MY first sighting of a biawak (monitor lizard) in 1999 happened by chance whilst watching hornbills roost along the Kinabatangan River in northeast Sabah.
Near to the river’s edge and upon the approach of human intruders, it quietly retreated into the rainforest.
My next view of this incredible creature was of a giant specimen in 2000, from one of 73 monitor lizard species, lumbering up the white sands of Police Beach on Pulau Gaya in the Tunku Abdul Rahman National Park off Kota Kinabalu.
More recently, it was my great pleasure to observe four of these hypnotic reptiles running at speed with several legs off the ground and tails violently swishing as they converged on kitchens serving day visitors’ lunches on Pulau Sapi, just across the shallow sea channel from Pulau Gaya.
After devouring scraps of meat thrown by kitchen staff, the monitor lizards searched out visitors’ food on the beach with saliva dripping from their mouths.
One naive visitor, despite warnings from local beach staff, tried to feed a monitor lizard with bare hands while her companions eagerly took photos of the event.
Little did she realise that the saliva and bite of a monitor lizard contains a dangerous toxic substance, not unlike that of the Komodo dragon, another type of monitor lizard.
Why the name monitor lizard? One explanation accounts for its ability to stand on its hind legs with its forked, snake-like, tongue protruding and swishing the air to sense its prey and that of its adversaries – crocodiles.
In the remoter upriver areas of Sabah and Sarawak, the local people maintain that a monitor lizard sends out a cry of warning of an approaching crocodile. In zoological terms, this reptile species is named Varanus, derived from the Arabic word for a lizard and from the Latin word ‘monere’ – to warn.
The species of monitor lizards that I have observed are the water monitors – Varanus salvator macromaculatus – found in Borneo, mainland Southeast Asia, Singapore, Sumatra and adjoining islands to all of these places.
This is the second largest lizard of the monitor species, to be dwarfed only by the Komodo dragon. With a two-metre length and weight of between 20kg and 50kg, their muscular frames and powerful tails are a sight to behold.
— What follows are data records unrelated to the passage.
`src/rtl/sumador_serial.sv`:
```
// Serial adder/subtractor: WIDTH-bit operands are processed CHUNK bits per clock, LSB chunk first.
// Define SUMADOR_OVERFLOW_EN to build the two's-complement overflow flag; otherwise it is tied to 0.
module sumador_serial #(
    parameter int WIDTH = 8,
    parameter int CHUNK = 1
) (
    input  logic             clk,
    input  logic             rst_n,
    input  logic             start,
    input  logic [WIDTH-1:0] a,
    input  logic [WIDTH-1:0] b,
    input  logic             carry_in,
    input  logic             sub,
    output logic             busy,
    output logic             done,
    output logic [WIDTH-1:0] sum,
    output logic             carry_out,
    output logic             overflow
);

    localparam int N  = WIDTH / CHUNK;
    localparam int CW = (N > 1) ? $clog2(N) : 1;

    generate
        if (CHUNK < 1 || CHUNK > WIDTH || (WIDTH % CHUNK) != 0) begin : g_bad_params
            $error("sumador_serial: CHUNK must be in 1..WIDTH and divide WIDTH");
        end
    endgenerate

    typedef enum logic [1:0] {
        IDLE = 2'd0,
        RUN  = 2'd1,
        DONE = 2'd2
    } state_t;

    state_t           state_reg;
    state_t           state_next;
    logic [WIDTH-1:0] a_reg;
    logic [WIDTH-1:0] b_reg;
    logic             carry_reg;
    logic [CW-1:0]    cnt_reg;
    logic [WIDTH-1:0] sum_reg;
    logic             carry_out_reg;
    logic [CHUNK:0]   chunk_sum;
    logic [N-1:0]     chunk_sel;
    logic             accept;
    logic             last;

    assign accept = start && (state_reg != RUN);
    assign last   = (cnt_reg == CW'(N - 1));

    // Operands shift right as they are consumed, so the active chunk always sits in the low bits.
    assign chunk_sum = {1'b0, a_reg[CHUNK-1:0]} + {1'b0, b_reg[CHUNK-1:0]}
                     + {{CHUNK{1'b0}}, carry_reg};

    generate
        for (genvar gi = 0; gi < N; gi++) begin : g_sel
            assign chunk_sel[gi] = (state_reg == RUN) && (cnt_reg == CW'(gi));
        end
    endgenerate

    always_ff @(posedge clk or negedge rst_n) begin
        if (!rst_n) begin
            state_reg <= IDLE;
        end else begin
            state_reg <= state_next;
        end
    end

    always_comb begin
        state_next = state_reg;
        case (state_reg)
            IDLE:    if (start) state_next = RUN;
            RUN:     if (last) state_next = DONE;
            DONE:    state_next = start ? RUN : IDLE;
            default: state_next = IDLE;
        endcase
    end

    always_ff @(posedge clk or negedge rst_n) begin
        if (!rst_n) begin
            a_reg         <= '0;
            b_reg         <= '0;
            carry_reg     <= 1'b0;
            cnt_reg       <= '0;
            carry_out_reg <= 1'b0;
        end else if (accept) begin
            // Subtraction is A + ~B + 1, so the inversion and the +1 are folded in at load time.
            a_reg     <= a;
            b_reg     <= sub ? ~b : b;
            carry_reg <= sub | carry_in;
            cnt_reg   <= '0;
        end else if (state_reg == RUN) begin
            a_reg     <= a_reg >> CHUNK;
            b_reg     <= b_reg >> CHUNK;
            carry_reg <= chunk_sum[CHUNK];
            if (last) begin
                carry_out_reg <= chunk_sum[CHUNK];
            end else begin
                cnt_reg <= cnt_reg + 1'b1;
            end
        end
    end

    always_ff @(posedge clk or negedge rst_n) begin
        if (!rst_n) begin
            sum_reg <= '0;
        end else begin
            for (int i = 0; i < N; i++) begin
                if (chunk_sel[i]) begin
                    sum_reg[i*CHUNK +: CHUNK] <= chunk_sum[CHUNK-1:0];
                end
            end
        end
    end

`ifdef SUMADOR_OVERFLOW_EN
    logic overflow_reg;

    // Carry into the MSB is recovered as a^b^s of that bit, then compared with the carry out.
    always_ff @(posedge clk or negedge rst_n) begin
        if (!rst_n) begin
            overflow_reg <= 1'b0;
        end else if (state_reg == RUN && last) begin
            overflow_reg <= a_reg[CHUNK-1] ^ b_reg[CHUNK-1]
                          ^ chunk_sum[CHUNK-1] ^ chunk_sum[CHUNK];
        end
    end

    assign overflow = overflow_reg;
`else
    assign overflow = 1'b0;
`endif

    assign busy      = (state_reg == RUN);
    assign done      = (state_reg == DONE);
    assign sum       = sum_reg;
    assign carry_out = carry_out_reg;

endmodule

```
`config.mk`:
```
export PLATFORM = sky130hd
export DESIGN_NAME = sumador_serial
export DESIGN_NICKNAME = d
export VERILOG_FILES = /design/src/rtl/sumador_serial.sv
export SDC_FILE = /design/constraint.sdc
export NUM_CORES = 1
export LEC_CHECK = 0
export ABC_AREA = 1
export CAP_MARGIN = 0
export CORE_MARGIN = 5
export CORE_UTILIZATION = 55
export CTS_CLUSTER_DIAMETER = 60
export DETAILED_ROUTE_END_ITERATION = 7
export PLACE_DENSITY_LB_ADDON = 0.08
export SYNTH_ARGS = -nofsm -noshare
export SYNTH_HDL_FRONTEND = slang
export SYNTH_SLANG_ARGS = --single-unit
```
`constraint.sdc`:
```
create_clock -name clk -period 3.16 [get_ports clk]
set_clock_uncertainty 0.1 [all_clocks]
set_input_delay 0.632 -clock clk [delete_from_list [all_inputs] [get_ports clk]]
set_output_delay 0.632 -clock clk [all_outputs]
set_load 0.01 [all_outputs]
```
==> flow_summary.json, run 1 <==
{
  "pwr_density_cell_nw_per_um2": 838,
  "die_height_um": 64.7,
  "timing.reg2reg.setup_slack_ns": 1.59,
  "setup_slack_placement_ns": 1.06,
  "clock-root-buffer": "clkbuf_4",
  "startpoint_type": "register",
  "ctsHoldBuffers": 0,
  "place_inst": 264,
  "critPathRequiredTime_ns": 2.43,
  "width_of_the_die_um": 64.7,
  "synth_seq_cells": 31,
  "drc_errors": 0,
  "worst_ep_arrival_time_ns": 1.49,
  "cts_max_path_buffers": 2,
  "final-max-slew-violation-count": 0,
  "num_io_pins": 33,
  "number_of_sinks_handled_by_clock_tree_synthesis": 31,
  "worst_setup_path_end_kind": "primary output",
  "final_util": 0.715,
  "synth_fp_nets": 238,
  "routed_wire_length_um": 3490,
  "commonest_non_fill_non_tap_cells_in_the_layout": "nand2_1, nand3_1, dfrtp_1, clkdlybuf4s50_1, inv_1",
  "area_fraction_in_compound_gates_after_synthesis": 0.0312,
  "netlist-cell-type-count": 20,
  "cts_inserted_buffers": 5,
  "synth_xor_xnor_area_share": 0.00532,
  "achievable-frequency_ghz": 0.451,
  "ys_top_cells_by_area": "dfrtp_1, nand2_1, nand3_1",
  "cts.repair.resized": 0,
  "grt_pass1_wl_um": 6430,
  "antenna_found_initial": 0,
  "totalPowerFinal_mw": 1.68,
  "grtUsageMet2": 0.312,
  "timing.max_cap.violations": 0,
  "gr-max-usage-layer": "met2",
  "htree_levels": 2,
  "grt_max_degree": 32,
  "synth_top_area_share": 0.471,
  "globalRouteMet3Util": 0.0674,
  "grt-ovfl-total": 0,
  "tritoncts": "built",
  "crit_type": "register to primary output",
  "final_hold_viol_count": 0,
  "detail_route.vias_per_cell": 5.30,
  "largest_family_of_logic_cells_by_synthesized_area": "simple AND/OR/NAND/NOR gates",
  "rsz0062_at_grt": "no",
  "nNetsFinal": 269,
  "yosys.area.top_type": "dfrtp_1",
  "area_enclosed_by_the_die_boundary_um2": 4190,
  "layout.filler_cells": 229,
  "dp_hpwl_um": 2510,
  "drt_iter0_drc": 126,
  "detailroute.via_count": 1441,
  "crit_path_max_fanout": 3,
  "seqCellArea_um2": 776,
  "muxShareOfSynthArea": 0,
  "synth_area_um2": 1650,
  "worst_setup_hold_path_clk_slew_ns": 0.09,
  "layout_cells_sized_above_1": 0.0705,
  "routedWlPerCell_um": 12.8,
  "cts_post_setup_buffers_inserted": 0,
  "port-buffer-count": 31,
  "finalCriticalPeriod_ns": 2.22,
  "worst_skew_pair.late_latency_ns": 0.34,
  "post_synth.cell_area_avg_um2": 7.88,
  "placement_stage_cell_area_um2": 1950,
  "diodes": 0,
  "area_taken_by_multi_input_logic_gates_um2": 733,
  "gp_congestion": 0.819,
  "power.ir.vdd_worst_mv": 0.522,
  "floorplan.initialDensity": 0.587,
  "syn_to_final_growth_pct": 21.7,
  "path_category_of_the_worst_min_delay_check": "register to register",
  "synth-adder-area-share": 0.0653,
  "grt_pass1_vias": 1529,
  "setup_total_negative_slack_ns": 0,
  "status": "completed",
  "design.core.area_um2": 2810,
  "drtAntennaViolNets": 0,
  "syn_inst": 209,
  "synthSimpleGateAreaFrac": 0.341,
  "std_cell_rows": 19,
  "detail_route.first_pass.iterations": 4,
  "fin_crit_sh": 0.702,
  "total_global_routing_track_utilization": 0.194,
  "final_number_of_setup_violating_endpoints": 0,
  "synth-seq-area-share": 0.471,
  "worst_hold_slack_ns": 0.395,
  "layout_commonest_cell": "nand2_1",
  "ys.warnings.count": 0,
  "post-route-worst-setup-slack_ns": 0.942,
  "final_cells": 272,
  "stdcell_area_um2": 2000,
  "cellLeakagePower_nw": 1.04,
  "grt_use_met1": 0.236
}
-- synth_stat cells --
| library cell | number |
|---|---|
| nand2_1 | 79 |
| nand3_1 | 38 |
| dfrtp_1 | 31 |
| inv_1 | 17 |
| o21ai_0 | 8 |
| ha_1 | 7 |
| nand4_1 | 6 |
| buf_2 | 5 |
| buf_4 | 4 |
| inv_2 | 2 |
| nand2_2 | 2 |
| nor2_1 | 2 |
| a21oi_1 | 1 |
| buf_6 | 1 |
| conb_1 | 1 |
| fa_1 | 1 |
| nor2_4 | 1 |
| o22ai_1 | 1 |
| or2_2 | 1 |
| xor2_1 | 1 |
-- cell type report --
class | instances | share of cell area
clock buffer | 5 | 0.0187
clock inverter | 3 | 0.00749
inverter | 19 | 0.0356
multi-input combinational | 149 | 0.366
sequential | 31 | 0.387
tap | 31 | 0.0194
timing repair buffer | 34 | 0.166
-- critical path: stages (launching register included) --
cell and delay [ns]:
dfrtp_1 0.40, inv_1 0.09, nor2_1 0.11, clkdlybuf4s50_1 0.55
-- logic make-up after synthesis --
family | after synthesis
AND/OR/NAND/NOR | 129
other | 1
XOR/XNOR | 1
adder cells (fa/ha/maj) | 8
buffers and inverters | 29
AO/OA/AOI/OAI | 10
flip-flops | 31
-- final timing paths --
check                             to  depth (start not counted)         start
min in group asynchronous   a_reg[0]                          2         rst_n
min                        carry_out                          2     carry_out
max in group asynchronous   b_reg[3]                          2         rst_n
max reg2reg                   sum[3]                          3      a_reg[0]
max                             done                          3  state_reg[1]
min reg2reg                carry_out                          2     carry_out
-- power by group --
| part | internal (mW) | switching (mW) |
|---|---|---|
| Combinational | 0.330 | 0.446 |
| Clock | 0.0826 | 0.140 |
| Sequential | 0.562 | 0.120 |
| Total | 0.975 | 0.705 |
-- per-layer routing --
| metal | routed length, um | up-vias |
|---|---|---|
| met4 | 59 | 0 |
| li1 | - | 724 |
| met2 | 1600 | 46 |
| met1 | 1590 | 663 |
| met3 | 235 | 8 |
| met5 | 0 | - |
Power figures use the tool's default switching activity.
==> inputs of run 2 (changes only) <==
Settings changed: CORE_UTILIZATION 55 to 46.
Clock period 3.16 ns to 1.8 ns, I/O delays scaled along.
==> flow_summary.json, run 2 (synthesized netlist as in run 1, its figures left out) <==
{
  "power.combinational.fraction": 0.456,
  "layout_commonest_cell": "nand2_1",
  "worst_skew_pair.late_latency_ns": 0.32,
  "r2r-end": "sum[7]",
  "reg2reg_depth": 3,
  "net-switching-power_mw": 1.26,
  "floorplan.initialDensity": 0.486,
  "stdcell_area_um2": 2060,
  "tritoncts": "built",
  "rsz0062_at_grt": "no",
  "seq_power_share": 0.392,
  "die_height_um": 69.8,
  "setup_total_negative_slack_ns": 0,
  "num_io_pins": 33,
  "detail_route.vias_per_cell": 4.96,
  "power.switching_fraction": 0.411,
  "place_inst": 282,
  "crit_reg_reg_startpoint": "a_reg[0]",
  "port-buffer-count": 31,
  "achievable-frequency_ghz": 0.591,
  "clock-root-buffer": "clkbuf_4",
  "critPathBufInv": 1,
  "area_enclosed_by_the_die_boundary_um2": 4880,
  "final_cells": 291,
  "gp_congestion": 0.762,
  "width_of_the_die_um": 69.8,
  "worst_setup_hold_path_clk_slew_ns": 0.10,
  "family_with_the_most_delay_on_the_worst_path": "buffers and inverters",
  "drt_iter0_drc": 93,
  "final_number_of_setup_violating_endpoints": 0,
  "timing.reg2reg.setup_slack_ns": 0.21,
  "diodes": 0,
  "routed_wire_length_um": 3760,
  "cts_max_path_buffers": 2,
  "cts_inserted_buffers": 5,
  "critPathRequiredTime_ns": 1.34,
  "worst_hold_slack_ns": 0.325,
  "pwr-share-clk": 0.152,
  "syn_to_final_growth_pct": 25.3,
  "grt_pass1_wl_um": 6780,
  "fin_crit_sh": 0.940,
  "design.core.area_um2": 3390,
  "path_category_of_the_worst_min_delay_check": "input pin to async pin",
  "placement_stage_cell_area_um2": 1990,
  "status": "completed",
  "max_stage_delay_ns": 0.54,
  "slowest_stage": "clkdlybuf4s50_1",
  "nNetsFinal": 273,
  "number_of_sinks_handled_by_clock_tree_synthesis": 31,
  "layout_cells_sized_above_1": 0.0857,
  "grt_max_degree": 32,
  "dp_hpwl_um": 2640,
  "startpoint_type": "register",
  "worst_ep_arrival_time_ns": 1.23,
  "htree_levels": 2,
  "crit_type": "register to primary output",
  "drc_errors": 0,
  "cellLeakagePower_nw": 1.07,
  "routedWlPerCell_um": 12.9,
  "power.ir.vdd_worst_mv": 0.834,
  "total_global_routing_track_utilization": 0.171,
  "timing.max_cap.violations": 0,
  "final-max-slew-violation-count": 0,
  "power.internal_mw": 1.80,
  "antenna_found_initial": 0,
  "final_hold_viol_count": 0,
  "totalPowerFinal_mw": 3.06,
  "pwr_density_cell_nw_per_um2": 1480,
  "detail_route.first_pass.iterations": 4,
  "finalCriticalPeriod_ns": 1.69,
  "detailroute.via_count": 1444,
  "worst_setup_path_end_kind": "primary output",
  "grt_pass1_vias": 1482,
  "grt-ovfl-total": 0,
  "commonest_non_fill_non_tap_cells_in_the_layout": "nand2_1, nand3_1, dfrtp_1",
  "crit_path_max_fanout": 2,
  "path_cells": "clkdlybuf4s50_1",
  "layout.filler_cells": 296,
  "drtAntennaViolNets": 0,
  "std_cell_rows": 21
}
[run 2: changes by cell type in the layout (fill, tap and decap cells not counted)]
cell / change
clkbuf_2: +1
buf_4: +4
dlygate4sd2_1: +1
clkbuf_8: +2
clkbuf_1: +1
clkdlybuf4s50_1: -2
clkinv_2: -3
[run 2: worst max-delay path by stage]
stage | from | to | slack, ns | cells after the start
finish | sum[7] | sum[7] | 0.11 | 1
global route | sum[7] | sum[7] | 0.04 | 1
detailed placement | state_reg[1] | done | 0.19 | 3
floorplan | a_reg[0] | sum[3] | 0.41 | 3
CTS | state_reg[0] | done | 0.02 | 3
global placement | state_reg[1] | done | 0.20 | 3
[run 2: power by group through the flow]
stage	logic, mW	registers [mW]	clock network [mW]
after floorplan	0.917	1.19	0
after global placement	1.35	1.20	0
after detailed placement	1.39	1.22	0
after CTS	1.41	1.20	0.489
after global routing	1.59	1.23	0.508
final	1.40	1.20	0.464
[run 2: stage by stage]
step / worst slack (ns) / utilization
3_5_place_dp: 0.190 / 0.588
4_1_cts: 0.0189 / 0.610
5_1_grt: 0.0373 / 0.609
2_1_floorplan: 0.411 / -
3_3_place_gp: 0.197 / 0.588
6_report: 0.109 / 0.609
[run 2: per-layer routing]
| metal | wire length, um | global-route usage | vias up |
|---|---|---|---|
| li1 | - | - | 735 |
| met1 | 1780 | 0.227 | 654 |
| met2 | 1710 | 0.267 | 50 |
| met3 | 215 | 0.0464 | 5 |
| met4 | 49 | 0.0638 | 0 |
| met5 | 0 | 0 | - |
[run 2: area by class of cell]
type	instances	area [um^2]	area share
Timing Repair Buffer	38	357	0.173
Clock buffer	8	68.8	0.0334
Inverter	19	71.3	0.0346
Sequential cell	31	776	0.376
Multi-Input combinational cell	149	733	0.355
Tap cell	46	57.6	0.0279
[run 2: timing repair]
action,CTS,global route
pin swaps,0,0
gates resized for setup,2,2
hold buffers,0,0
buffers inserted,1,0
endpoints found under the setup margin,2,1
==> inputs of run 3 (changes only) <==
--- a/config.mk
+++ b/config.mk
@@ -8,5 +8,5 @@
 export ABC_AREA = 1
 export CAP_MARGIN = 0
-export CORE_MARGIN = 5
+export CORE_MARGIN = 2
 export CORE_UTILIZATION = 46
 export CTS_CLUSTER_DIAMETER = 60
==> constraint.sdc (replaced) <==
create_clock -name clk -period 1.8 [get_ports clk]
set_clock_uncertainty 0.1 [all_clocks]
set_input_delay 0.27 -clock clk [delete_from_list [all_inputs] [get_ports clk]]
set_output_delay 0.27 -clock clk [all_outputs]
set_load 0.01 [all_outputs]
==> flow_summary.json, run 3 (synthesized netlist as in run 1, its figures left out) <==
{
  "status": "completed",
  "power.ir.vdd_worst_mv": 1.01,
  "post-route-worst-setup-slack_ns": 0.141,
  "cts_inserted_buffers": 5,
  "seqCellArea_um2": 776,
  "final_number_of_setup_violating_endpoints": 0,
  "max_stage_delay_ns": 0.40,
  "drc_errors": 0,
  "layout_cells_sized_above_1": 0.0857,
  "final_hold_viol_count": 0,
  "routedWlPerCell_um": 12.0,
  "critPathRequiredTime_ns": 1.43,
  "finalCriticalPeriod_ns": 1.66,
  "antenna_found_initial": 0,
  "std_cell_rows": 21,
  "port-buffer-count": 31,
  "gp_congestion": 0.733,
  "num_io_pins": 33,
  "startpoint": "state_reg[0]",
  "slowest_stage": "dfrtp_1",
  "grt_max_degree": 32,
  "crit_type": "register to primary output",
  "area_taken_by_multi_input_logic_gates_um2": 733,
  "path_cells": "buf_4, nor2_1, dlygate4sd2_1",
  "achievable-frequency_ghz": 0.603,
  "width_of_the_die_um": 63.8,
  "crit_path_max_fanout": 4,
  "grt_pass1_wl_um": 5850,
  "syn_to_final_growth_pct": 26.6,
  "worst_setup_hold_path_clk_slew_ns": 0.09,
  "startpoint_type": "register",
  "grt-ovfl-total": 0,
  "drt_iter0_drc": 156,
  "diodes": 0,
  "tritoncts": "built",
  "area_enclosed_by_the_die_boundary_um2": 4070,
  "worst_skew_pair.late_latency_ns": 0.33,
  "detailroute.via_count": 1473,
  "path_category_of_the_worst_min_delay_check": "input pin to async pin",
  "commonest_non_fill_non_tap_cells_in_the_layout": "nand2_1, nand3_1, dfrtp_1",
  "nNetsFinal": 273,
  "total_global_routing_track_utilization": 0.184,
  "htree_levels": 2,
  "floorplan.initialDensity": 0.486,
  "number_of_sinks_handled_by_clock_tree_synthesis": 31,
  "clock-root-buffer": "clkbuf_4",
  "totalPowerFinal_mw": 3.14,
  "layout_commonest_cell": "nand2_1",
  "fin_crit_sh": 0.922,
  "layout.filler_cells": 281,
  "final-max-slew-violation-count": 0,
  "pwr_density_cell_nw_per_um2": 1510,
  "cellLeakagePower_nw": 1.08,
  "drtAntennaViolNets": 0,
  "worst_ep_arrival_time_ns": 1.29,
  "setup_slack_placement_ns": 0.242,
  "reg2reg_depth": 3,
  "design.core.area_um2": 3390,
  "grt_pass1_vias": 1331,
  "detail_route.vias_per_cell": 5.06,
  "cts_max_path_buffers": 2,
  "crit_reg_reg_startpoint": "a_reg[0]",
  "routed_wire_length_um": 3480,
  "timing.max_cap.violations": 0,
  "setup_total_negative_slack_ns": 0,
  "worst_setup_path_end_kind": "primary output",
  "dp_hpwl_um": 2400,
  "stdcell_area_um2": 2080,
  "placement_stage_cell_area_um2": 1990,
  "ctsHoldBuffers": 0,
  "detail_route.first_pass.iterations": 4,
  "rsz0062_at_grt": "no",
  "die_height_um": 63.8
}
==> run 3: cell types whose count changed in the layout (fill, tap and decap cells not counted), sizes merged <==
cell	before	now
clkbuf	9	6
dlygate4sd2	1	2
bufinv	0	1
clkinv	0	1
==> run 3: what timing repair did <==
item                       in CTS  in global routing
setup buffers                   1                  0
gates resized for setup         2                  0
setup endpoints to repair       2                  0
==> run 3: layout make-up <==
type / instances / share of cell area
clock buffer: 6 / 0.0246
inverter: 19 / 0.0342
sequential: 31 / 0.372
clock inverter: 2 / 0.0168
timing repair buffer: 38 / 0.173
tap: 46 / 0.0276
multi-input combinational: 149 / 0.352
==> run 3: per-stage QoR <==
step / cells / hold WS (ns) / utilization
2_1_floorplan: 209 / -0.126 / -
3_3_place_gp: 282 / 0.364 / 0.588
3_5_place_dp: 282 / 0.364 / 0.588
4_1_cts: 291 / 0.227 / 0.615
5_1_grt: 291 / 0.250 / 0.615
6_report: 291 / 0.229 / 0.615
==> run 3: routing by layer <==
layer / global-route usage / vias up / wire length, um
li1: - / 737 / -
met1: 0.242 / 687 / 1640
met2: 0.293 / 45 / 1590
met3: 0.0493 / 4 / 212
met4: 0.0652 / 0 / 32
met5: 0 / - / 0
==> run 3: power by group <==
part           internal, mW  total, mW  switching, mW  leakage, nW
Sequential            0.987       1.19          0.199        0.395
Combinational         0.586       1.38          0.796        0.638
Clock                 0.328      0.570          0.242       0.0482
Total                  1.90       3.14           1.24         1.08
==> run 3: path summary, 6_finish.rpt <==
path,endpoint,slack [ns]
max in group asynchronous,sum[4],1.08
min in group clk,a_reg[7],0.38
worst max-delay path,done,0.14
worst min-delay path,sum[6],0.23
worst min register to register,a_reg[7],0.39
worst max register to register,sum[7],0.23
==> run 3: worst max-delay path, delay by kind of cell (launching register included) <==
family        cells  cell delay, ns
buf+inv           2            0.43
flops             1            0.40
simple gates      1            0.12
Their long necks, sharp claws and many teeth are forceful features in entrapping their prey.
Swimming easily through water and relatively stealthy overland, they seem revitalised by basking in the midday sun with a sudden rush of energy.
Essentially these are carnivorous creatures feeding on crabs, fish, frogs, mice, rats and snakes as well as turtle eggs and baby crocodiles. At night they search out carrion.
Sometimes they work in pairs to secure an ambush of their prey as one lizard can tempt a female crocodile from her nest whilst another swoops in from behind to consume her eggs.
There is little research in the wild on the reproductive nature of water monitors apart from the details of their sexual reproductive lengths, which for males is 40 centimetres and females 16 centimetres.
We do, however, know that they tend to lay their eggs in the hollows between the buttress roots of tall species of trees and hide them using their sharp claws to scoop over the soil. As many as 30 eggs have been seen in a clutch.
Although the numbers of water monitor lizards are reckoned to be much the same as those of macaque monkeys in Malaysia, the monitor lizard population is slowly declining, partly because of their tendency to cross busy roads and also through hunting for lizard meat.
In some parts of Southeast Asia lizard tongues and livers are eaten as (scientifically unproven) aphrodisiacs. The fake ‘crocodile shoe’ industry readily uses the monitor lizard skins.
Undoubtedly the overseas trade in exporting very young monitor lizards to countries worldwide needs to be more strictly controlled. The Convention on International Trade in Endangered Species (Cites) states that the water monitor lizard is not, as yet, threatened by extinction.
These amazing predators evolved into amphibians about 100 million years ago yet they are slowly, like foxes in the UK, being driven into urban environments to scavenge in household rubbish bins.
Already in kampungs near riverside locations in Sabah and Sarawak, monitor lizards are known at night to devour chicken and small domestic animals.
Even 43 years ago, G Rothschild, an eminent member of the Department of Agriculture of Sarawak, in writing about ‘The Animals in Bako National Park’, in his concluding paragraph recorded that monitor lizards there “have become accustomed to prowling around dustbins and becoming tame and bold enough even to enter the kitchen by the back door”. A sweep of a broom would see them scuttling out.
Thank goodness their species has diminished in size from the enormous dimensions that roamed Borneo a million years ago.
Prehistoric our water monitor lizards may be, but our ‘water dragons’ must remain for us to see throughout this century and hopefully for future generations of both humans and monitor lizards.